**Brief:** Only the lines from the top of the data through the one with "max reg2reg |" are to be written out, each exactly as it stands.

Saved entries:
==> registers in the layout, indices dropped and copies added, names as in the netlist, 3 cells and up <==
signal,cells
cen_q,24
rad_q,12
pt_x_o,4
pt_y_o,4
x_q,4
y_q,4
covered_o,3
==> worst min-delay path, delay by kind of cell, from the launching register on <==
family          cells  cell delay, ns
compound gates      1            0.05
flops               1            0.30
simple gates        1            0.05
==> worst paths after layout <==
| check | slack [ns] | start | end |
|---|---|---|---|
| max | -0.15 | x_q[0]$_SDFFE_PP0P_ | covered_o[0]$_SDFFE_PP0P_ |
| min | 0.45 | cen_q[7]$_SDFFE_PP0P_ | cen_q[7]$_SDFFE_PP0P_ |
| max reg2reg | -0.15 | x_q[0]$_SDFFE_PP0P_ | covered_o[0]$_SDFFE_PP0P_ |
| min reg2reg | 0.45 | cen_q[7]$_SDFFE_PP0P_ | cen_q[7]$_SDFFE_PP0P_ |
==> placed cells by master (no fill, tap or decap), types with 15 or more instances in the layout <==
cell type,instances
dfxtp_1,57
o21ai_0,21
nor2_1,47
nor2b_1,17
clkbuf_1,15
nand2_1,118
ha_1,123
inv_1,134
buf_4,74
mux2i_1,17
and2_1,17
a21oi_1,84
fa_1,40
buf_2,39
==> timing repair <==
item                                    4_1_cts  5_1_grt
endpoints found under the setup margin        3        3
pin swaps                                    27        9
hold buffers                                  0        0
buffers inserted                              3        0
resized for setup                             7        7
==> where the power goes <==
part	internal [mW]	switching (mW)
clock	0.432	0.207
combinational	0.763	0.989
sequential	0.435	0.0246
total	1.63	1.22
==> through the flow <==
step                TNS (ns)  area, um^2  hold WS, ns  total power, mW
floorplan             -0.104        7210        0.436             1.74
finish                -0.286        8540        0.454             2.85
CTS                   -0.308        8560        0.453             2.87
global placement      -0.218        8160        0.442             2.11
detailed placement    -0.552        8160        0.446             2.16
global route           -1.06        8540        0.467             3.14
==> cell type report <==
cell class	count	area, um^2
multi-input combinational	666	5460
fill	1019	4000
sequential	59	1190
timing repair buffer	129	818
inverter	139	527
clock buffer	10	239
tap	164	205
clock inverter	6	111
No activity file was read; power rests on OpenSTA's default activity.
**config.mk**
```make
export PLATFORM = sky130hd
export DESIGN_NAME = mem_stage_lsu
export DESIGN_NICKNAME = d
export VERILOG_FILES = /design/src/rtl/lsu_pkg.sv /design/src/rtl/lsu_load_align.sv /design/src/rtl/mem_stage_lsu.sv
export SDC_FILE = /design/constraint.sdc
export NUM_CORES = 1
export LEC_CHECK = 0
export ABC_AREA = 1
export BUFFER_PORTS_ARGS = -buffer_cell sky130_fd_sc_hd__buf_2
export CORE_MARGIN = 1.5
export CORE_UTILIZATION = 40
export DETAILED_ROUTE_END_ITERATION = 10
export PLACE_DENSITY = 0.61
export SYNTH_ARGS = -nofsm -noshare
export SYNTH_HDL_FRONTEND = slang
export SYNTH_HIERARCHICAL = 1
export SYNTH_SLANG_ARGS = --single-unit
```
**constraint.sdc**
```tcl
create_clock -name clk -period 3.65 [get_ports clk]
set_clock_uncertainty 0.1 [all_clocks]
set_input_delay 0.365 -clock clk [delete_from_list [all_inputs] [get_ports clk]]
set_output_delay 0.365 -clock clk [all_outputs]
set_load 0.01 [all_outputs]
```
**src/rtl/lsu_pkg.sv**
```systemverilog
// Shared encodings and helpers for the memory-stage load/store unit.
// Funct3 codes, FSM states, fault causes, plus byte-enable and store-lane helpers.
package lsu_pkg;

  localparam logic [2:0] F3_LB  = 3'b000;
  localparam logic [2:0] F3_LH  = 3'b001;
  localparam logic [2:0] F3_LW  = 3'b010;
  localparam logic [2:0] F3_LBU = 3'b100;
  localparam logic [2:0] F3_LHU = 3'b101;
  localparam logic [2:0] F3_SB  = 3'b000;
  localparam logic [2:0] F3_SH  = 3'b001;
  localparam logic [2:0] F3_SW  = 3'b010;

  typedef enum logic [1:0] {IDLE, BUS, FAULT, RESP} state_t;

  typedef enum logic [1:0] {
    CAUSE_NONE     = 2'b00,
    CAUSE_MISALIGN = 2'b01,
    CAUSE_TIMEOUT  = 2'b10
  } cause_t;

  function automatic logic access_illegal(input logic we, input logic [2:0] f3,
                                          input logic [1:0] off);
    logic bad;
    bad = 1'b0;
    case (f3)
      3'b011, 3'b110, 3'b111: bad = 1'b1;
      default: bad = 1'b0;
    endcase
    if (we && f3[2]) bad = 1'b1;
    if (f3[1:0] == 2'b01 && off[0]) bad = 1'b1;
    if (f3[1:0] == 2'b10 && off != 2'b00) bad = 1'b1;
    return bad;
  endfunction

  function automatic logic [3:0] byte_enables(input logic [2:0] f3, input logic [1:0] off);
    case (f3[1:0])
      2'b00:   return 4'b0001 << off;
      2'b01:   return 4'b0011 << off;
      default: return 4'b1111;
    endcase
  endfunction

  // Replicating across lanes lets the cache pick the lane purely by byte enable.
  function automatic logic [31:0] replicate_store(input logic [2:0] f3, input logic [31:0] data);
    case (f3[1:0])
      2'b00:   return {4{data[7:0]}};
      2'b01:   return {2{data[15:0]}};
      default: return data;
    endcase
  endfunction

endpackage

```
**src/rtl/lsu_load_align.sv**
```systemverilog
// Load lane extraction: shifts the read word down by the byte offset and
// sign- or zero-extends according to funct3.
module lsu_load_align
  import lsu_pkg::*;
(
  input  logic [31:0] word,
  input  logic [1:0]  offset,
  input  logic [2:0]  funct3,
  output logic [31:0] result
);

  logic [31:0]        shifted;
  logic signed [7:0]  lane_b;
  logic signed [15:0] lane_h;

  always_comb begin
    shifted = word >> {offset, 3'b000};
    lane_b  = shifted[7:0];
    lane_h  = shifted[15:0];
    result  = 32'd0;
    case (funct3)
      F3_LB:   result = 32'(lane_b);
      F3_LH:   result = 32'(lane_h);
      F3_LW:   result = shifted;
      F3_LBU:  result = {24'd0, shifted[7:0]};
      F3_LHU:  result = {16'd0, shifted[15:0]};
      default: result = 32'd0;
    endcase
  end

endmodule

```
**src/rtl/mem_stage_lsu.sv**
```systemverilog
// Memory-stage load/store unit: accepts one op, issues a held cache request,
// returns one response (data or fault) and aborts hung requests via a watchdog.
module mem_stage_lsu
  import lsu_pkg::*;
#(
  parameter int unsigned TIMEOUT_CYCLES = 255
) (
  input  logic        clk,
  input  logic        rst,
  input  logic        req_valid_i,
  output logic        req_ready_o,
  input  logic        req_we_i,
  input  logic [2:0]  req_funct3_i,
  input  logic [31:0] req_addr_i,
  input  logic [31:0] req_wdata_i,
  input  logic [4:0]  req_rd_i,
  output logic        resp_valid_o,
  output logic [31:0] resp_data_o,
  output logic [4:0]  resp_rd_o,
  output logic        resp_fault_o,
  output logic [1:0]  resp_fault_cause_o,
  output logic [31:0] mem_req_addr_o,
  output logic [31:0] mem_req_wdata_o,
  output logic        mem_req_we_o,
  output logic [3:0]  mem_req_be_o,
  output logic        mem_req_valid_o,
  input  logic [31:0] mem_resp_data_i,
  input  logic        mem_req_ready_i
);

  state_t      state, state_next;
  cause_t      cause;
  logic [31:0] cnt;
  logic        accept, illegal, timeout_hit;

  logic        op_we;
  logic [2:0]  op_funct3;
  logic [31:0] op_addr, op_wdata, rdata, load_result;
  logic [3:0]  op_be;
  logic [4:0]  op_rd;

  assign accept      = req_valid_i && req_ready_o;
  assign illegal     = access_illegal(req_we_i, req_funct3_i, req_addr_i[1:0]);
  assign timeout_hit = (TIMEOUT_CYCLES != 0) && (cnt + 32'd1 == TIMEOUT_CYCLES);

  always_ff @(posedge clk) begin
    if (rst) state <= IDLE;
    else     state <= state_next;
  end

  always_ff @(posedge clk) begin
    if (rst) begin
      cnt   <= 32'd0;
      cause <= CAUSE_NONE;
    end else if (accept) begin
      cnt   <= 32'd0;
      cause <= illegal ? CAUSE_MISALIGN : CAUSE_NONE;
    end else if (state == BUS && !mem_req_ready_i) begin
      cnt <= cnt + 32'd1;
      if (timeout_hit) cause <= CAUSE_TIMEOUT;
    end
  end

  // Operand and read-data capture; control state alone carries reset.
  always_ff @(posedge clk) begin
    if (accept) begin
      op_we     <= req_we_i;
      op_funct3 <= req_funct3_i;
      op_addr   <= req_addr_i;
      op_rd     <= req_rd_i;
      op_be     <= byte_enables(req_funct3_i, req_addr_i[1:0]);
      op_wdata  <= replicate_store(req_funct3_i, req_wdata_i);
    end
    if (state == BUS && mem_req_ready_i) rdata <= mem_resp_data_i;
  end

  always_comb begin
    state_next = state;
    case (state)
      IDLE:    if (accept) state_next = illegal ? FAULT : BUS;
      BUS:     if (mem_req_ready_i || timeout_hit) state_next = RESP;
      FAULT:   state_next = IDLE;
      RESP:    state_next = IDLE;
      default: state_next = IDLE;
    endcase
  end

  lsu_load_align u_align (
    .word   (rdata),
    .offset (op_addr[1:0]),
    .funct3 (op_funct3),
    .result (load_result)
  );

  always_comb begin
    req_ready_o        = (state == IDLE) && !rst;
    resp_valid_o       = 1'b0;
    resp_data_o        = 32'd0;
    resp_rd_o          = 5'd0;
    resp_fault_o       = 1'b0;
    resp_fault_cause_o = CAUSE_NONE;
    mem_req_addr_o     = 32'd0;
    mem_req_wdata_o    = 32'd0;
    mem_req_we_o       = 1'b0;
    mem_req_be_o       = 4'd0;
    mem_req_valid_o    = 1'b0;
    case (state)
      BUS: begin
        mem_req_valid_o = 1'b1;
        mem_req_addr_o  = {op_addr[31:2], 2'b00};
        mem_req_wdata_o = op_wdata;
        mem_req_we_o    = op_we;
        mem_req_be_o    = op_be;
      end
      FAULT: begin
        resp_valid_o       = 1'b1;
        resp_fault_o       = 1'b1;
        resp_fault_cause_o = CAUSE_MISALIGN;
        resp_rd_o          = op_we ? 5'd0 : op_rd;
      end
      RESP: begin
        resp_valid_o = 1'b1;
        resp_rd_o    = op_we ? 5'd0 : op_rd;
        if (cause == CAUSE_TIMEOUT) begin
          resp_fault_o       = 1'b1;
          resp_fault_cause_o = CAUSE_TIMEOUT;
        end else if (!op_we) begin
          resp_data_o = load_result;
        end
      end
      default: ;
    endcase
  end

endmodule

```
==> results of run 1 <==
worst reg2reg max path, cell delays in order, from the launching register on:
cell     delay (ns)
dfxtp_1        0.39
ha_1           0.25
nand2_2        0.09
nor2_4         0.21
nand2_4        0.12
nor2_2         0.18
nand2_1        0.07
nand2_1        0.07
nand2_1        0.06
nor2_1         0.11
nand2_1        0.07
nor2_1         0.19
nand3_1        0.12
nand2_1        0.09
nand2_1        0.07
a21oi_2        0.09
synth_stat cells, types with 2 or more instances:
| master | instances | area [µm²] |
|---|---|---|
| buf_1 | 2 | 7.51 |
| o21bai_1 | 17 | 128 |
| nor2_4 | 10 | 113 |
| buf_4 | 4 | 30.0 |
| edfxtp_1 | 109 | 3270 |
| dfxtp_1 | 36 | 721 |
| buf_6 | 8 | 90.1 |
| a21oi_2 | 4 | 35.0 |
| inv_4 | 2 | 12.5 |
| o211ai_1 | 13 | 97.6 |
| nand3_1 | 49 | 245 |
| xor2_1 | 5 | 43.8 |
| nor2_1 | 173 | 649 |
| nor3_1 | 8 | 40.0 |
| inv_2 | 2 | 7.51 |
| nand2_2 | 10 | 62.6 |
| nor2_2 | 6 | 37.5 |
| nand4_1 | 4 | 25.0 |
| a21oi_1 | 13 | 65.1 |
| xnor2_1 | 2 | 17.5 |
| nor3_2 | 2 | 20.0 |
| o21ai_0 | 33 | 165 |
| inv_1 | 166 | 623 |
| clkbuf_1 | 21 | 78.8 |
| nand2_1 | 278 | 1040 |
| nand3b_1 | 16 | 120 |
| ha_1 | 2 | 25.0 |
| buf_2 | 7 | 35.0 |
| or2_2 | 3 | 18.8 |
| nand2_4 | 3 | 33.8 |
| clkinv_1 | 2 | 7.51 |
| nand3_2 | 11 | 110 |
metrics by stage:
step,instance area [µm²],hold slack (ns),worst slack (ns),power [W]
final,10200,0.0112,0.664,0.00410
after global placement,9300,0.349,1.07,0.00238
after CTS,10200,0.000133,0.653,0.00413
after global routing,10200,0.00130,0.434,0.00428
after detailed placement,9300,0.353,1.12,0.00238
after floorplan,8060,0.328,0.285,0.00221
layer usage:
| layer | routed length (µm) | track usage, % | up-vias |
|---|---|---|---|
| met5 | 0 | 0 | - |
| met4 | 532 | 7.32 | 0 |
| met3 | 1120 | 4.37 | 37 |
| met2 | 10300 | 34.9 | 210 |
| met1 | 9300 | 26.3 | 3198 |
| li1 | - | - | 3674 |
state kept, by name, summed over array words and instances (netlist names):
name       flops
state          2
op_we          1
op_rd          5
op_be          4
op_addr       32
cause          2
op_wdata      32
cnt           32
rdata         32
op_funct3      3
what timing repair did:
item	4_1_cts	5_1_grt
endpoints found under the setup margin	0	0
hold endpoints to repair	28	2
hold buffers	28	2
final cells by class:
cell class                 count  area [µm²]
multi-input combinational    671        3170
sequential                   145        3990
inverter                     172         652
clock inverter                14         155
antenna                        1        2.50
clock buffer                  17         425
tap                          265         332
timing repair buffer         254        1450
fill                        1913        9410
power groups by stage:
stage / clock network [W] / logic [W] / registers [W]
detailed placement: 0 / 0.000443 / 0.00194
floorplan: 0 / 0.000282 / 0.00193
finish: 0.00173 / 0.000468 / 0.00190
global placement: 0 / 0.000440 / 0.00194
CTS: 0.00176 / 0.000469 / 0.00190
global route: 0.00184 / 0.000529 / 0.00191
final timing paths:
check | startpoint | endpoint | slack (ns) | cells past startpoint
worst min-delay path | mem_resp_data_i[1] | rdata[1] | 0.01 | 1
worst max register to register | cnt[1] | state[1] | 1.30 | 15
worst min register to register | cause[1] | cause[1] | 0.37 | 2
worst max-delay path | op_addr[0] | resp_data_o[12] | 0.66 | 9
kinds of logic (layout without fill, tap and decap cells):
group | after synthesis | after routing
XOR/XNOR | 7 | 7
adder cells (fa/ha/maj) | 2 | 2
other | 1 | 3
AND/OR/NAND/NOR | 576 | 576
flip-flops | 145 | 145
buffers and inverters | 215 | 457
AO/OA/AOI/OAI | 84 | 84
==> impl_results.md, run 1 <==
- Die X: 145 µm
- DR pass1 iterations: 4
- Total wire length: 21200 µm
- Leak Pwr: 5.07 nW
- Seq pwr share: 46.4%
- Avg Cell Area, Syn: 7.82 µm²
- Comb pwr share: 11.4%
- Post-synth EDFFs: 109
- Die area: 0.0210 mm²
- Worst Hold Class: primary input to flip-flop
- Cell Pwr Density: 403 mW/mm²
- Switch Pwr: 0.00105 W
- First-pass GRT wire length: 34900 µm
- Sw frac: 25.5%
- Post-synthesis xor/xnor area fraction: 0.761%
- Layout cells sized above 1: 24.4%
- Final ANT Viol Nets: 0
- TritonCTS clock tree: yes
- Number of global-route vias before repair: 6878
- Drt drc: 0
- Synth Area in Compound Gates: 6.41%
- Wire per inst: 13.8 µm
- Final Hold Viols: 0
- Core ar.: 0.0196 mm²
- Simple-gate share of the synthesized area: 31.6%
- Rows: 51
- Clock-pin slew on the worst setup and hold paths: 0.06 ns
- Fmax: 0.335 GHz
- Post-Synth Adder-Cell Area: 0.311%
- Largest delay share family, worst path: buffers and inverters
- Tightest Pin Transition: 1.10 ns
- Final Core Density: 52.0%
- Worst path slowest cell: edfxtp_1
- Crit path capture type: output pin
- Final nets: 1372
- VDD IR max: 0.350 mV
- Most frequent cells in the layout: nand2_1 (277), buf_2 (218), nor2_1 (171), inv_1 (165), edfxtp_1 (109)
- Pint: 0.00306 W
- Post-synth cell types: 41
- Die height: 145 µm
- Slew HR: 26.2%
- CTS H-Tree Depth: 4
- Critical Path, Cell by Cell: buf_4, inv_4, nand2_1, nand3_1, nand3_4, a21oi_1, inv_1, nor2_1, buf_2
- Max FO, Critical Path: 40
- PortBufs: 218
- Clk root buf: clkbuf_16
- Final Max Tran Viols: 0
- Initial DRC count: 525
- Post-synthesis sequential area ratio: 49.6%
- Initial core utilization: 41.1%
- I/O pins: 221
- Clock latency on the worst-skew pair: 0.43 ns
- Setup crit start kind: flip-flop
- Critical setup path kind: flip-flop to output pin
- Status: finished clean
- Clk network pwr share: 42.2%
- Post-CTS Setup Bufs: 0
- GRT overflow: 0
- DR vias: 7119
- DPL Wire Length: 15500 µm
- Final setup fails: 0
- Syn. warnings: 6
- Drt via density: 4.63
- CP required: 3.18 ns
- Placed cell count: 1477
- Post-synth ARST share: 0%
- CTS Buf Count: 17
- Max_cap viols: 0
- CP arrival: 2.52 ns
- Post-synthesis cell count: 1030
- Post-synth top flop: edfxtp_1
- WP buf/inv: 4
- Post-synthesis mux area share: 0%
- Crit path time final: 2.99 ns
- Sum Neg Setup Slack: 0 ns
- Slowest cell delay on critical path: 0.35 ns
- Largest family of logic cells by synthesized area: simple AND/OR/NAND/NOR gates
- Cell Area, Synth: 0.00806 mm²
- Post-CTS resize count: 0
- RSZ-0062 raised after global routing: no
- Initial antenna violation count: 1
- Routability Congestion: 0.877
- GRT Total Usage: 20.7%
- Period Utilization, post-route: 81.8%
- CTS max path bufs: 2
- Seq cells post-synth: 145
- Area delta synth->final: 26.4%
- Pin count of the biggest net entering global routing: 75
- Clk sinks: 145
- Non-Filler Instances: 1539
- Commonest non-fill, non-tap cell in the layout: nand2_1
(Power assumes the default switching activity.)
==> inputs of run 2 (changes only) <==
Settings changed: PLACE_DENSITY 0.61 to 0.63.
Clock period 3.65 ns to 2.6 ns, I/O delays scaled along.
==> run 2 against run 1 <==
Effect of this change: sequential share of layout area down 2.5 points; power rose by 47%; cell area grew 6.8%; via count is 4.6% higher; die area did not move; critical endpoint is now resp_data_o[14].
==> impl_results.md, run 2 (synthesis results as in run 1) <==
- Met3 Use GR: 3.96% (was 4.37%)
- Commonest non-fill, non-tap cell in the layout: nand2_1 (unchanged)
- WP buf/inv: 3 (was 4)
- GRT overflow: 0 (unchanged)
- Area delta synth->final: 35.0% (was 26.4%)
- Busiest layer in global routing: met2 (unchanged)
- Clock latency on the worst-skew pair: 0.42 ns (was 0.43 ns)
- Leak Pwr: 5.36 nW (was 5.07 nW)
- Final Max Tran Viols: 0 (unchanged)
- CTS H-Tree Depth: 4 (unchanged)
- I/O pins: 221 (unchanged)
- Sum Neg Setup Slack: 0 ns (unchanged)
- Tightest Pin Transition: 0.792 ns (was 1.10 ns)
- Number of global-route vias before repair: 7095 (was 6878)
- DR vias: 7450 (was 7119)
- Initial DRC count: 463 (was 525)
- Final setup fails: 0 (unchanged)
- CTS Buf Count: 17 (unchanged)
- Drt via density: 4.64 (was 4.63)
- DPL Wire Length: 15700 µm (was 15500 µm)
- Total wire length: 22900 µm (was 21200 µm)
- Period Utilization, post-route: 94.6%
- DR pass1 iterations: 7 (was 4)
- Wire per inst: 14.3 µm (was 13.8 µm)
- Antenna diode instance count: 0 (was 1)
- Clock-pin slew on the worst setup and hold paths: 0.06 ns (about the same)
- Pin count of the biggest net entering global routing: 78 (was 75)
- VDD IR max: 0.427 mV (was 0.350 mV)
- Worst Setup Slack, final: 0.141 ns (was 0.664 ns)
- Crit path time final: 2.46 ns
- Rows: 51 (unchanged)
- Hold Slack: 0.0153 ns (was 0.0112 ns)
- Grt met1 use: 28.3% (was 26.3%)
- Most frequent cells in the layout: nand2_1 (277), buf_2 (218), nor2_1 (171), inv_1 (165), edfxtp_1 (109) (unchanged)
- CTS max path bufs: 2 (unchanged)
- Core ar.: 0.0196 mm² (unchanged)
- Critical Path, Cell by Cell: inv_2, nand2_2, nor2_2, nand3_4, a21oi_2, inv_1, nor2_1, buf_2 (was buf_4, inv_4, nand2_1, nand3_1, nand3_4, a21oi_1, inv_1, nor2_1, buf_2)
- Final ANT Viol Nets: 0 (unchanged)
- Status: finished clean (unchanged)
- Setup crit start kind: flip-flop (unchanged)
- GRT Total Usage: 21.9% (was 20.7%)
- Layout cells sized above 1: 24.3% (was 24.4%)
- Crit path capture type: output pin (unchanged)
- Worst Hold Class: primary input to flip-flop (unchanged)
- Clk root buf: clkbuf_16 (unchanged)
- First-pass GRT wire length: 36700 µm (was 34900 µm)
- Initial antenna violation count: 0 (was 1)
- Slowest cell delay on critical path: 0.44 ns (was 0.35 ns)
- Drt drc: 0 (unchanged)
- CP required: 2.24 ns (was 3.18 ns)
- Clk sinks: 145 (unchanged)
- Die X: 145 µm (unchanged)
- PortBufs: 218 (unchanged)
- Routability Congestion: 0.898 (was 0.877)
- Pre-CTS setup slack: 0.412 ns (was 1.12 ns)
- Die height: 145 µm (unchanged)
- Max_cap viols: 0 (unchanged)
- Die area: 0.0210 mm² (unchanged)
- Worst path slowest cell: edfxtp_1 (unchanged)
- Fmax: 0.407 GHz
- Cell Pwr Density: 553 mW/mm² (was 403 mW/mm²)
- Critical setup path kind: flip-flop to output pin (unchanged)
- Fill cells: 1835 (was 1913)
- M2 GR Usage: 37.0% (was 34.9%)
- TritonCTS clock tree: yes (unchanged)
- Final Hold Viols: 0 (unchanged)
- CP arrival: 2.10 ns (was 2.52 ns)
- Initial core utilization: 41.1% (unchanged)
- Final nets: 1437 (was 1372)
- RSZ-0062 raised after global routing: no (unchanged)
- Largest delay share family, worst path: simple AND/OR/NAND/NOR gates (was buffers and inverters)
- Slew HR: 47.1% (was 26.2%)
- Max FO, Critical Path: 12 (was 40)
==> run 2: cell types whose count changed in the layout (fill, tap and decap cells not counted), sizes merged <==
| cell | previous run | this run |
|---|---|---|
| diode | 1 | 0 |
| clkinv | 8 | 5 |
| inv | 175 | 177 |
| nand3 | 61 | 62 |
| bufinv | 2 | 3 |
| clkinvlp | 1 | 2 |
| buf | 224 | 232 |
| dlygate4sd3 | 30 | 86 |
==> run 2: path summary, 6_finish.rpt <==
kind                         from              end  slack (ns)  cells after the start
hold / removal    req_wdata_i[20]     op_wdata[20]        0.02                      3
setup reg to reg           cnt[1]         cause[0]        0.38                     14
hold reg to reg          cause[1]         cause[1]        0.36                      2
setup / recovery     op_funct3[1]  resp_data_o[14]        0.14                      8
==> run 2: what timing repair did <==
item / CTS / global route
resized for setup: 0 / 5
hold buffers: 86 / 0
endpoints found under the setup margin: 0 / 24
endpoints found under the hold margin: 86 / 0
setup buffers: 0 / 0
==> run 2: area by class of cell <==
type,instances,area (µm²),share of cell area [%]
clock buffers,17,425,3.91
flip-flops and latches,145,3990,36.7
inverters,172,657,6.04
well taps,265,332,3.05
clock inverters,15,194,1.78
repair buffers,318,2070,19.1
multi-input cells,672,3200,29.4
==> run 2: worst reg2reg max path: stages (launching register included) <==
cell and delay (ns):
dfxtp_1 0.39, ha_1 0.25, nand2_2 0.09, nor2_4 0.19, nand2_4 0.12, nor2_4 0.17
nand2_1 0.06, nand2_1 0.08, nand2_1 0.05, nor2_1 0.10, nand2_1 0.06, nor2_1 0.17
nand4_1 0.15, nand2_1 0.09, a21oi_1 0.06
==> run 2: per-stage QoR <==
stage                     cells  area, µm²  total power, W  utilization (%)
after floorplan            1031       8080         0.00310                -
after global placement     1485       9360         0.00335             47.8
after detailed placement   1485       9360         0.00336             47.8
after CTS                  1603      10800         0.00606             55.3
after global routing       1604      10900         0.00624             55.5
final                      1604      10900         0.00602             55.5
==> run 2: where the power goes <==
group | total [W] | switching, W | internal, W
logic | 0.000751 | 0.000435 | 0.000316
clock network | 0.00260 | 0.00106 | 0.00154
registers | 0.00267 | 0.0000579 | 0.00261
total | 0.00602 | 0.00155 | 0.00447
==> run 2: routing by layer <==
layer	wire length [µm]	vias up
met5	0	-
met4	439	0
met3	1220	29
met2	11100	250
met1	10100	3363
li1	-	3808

**Worked solution:**
==> registers in the layout, indices dropped and copies added, names as in the netlist, 3 cells and up <==
signal,cells
cen_q,24
rad_q,12
pt_x_o,4
pt_y_o,4
x_q,4
y_q,4
covered_o,3
==> worst min-delay path, delay by kind of cell, from the launching register on <==
family          cells  cell delay, ns
compound gates      1            0.05
flops               1            0.30
simple gates        1            0.05
==> worst paths after layout <==
| check | slack [ns] | start | end |
|---|---|---|---|
| max | -0.15 | x_q[0]$_SDFFE_PP0P_ | covered_o[0]$_SDFFE_PP0P_ |
| min | 0.45 | cen_q[7]$_SDFFE_PP0P_ | cen_q[7]$_SDFFE_PP0P_ |
| max reg2reg | -0.15 | x_q[0]$_SDFFE_PP0P_ | covered_o[0]$_SDFFE_PP0P_ |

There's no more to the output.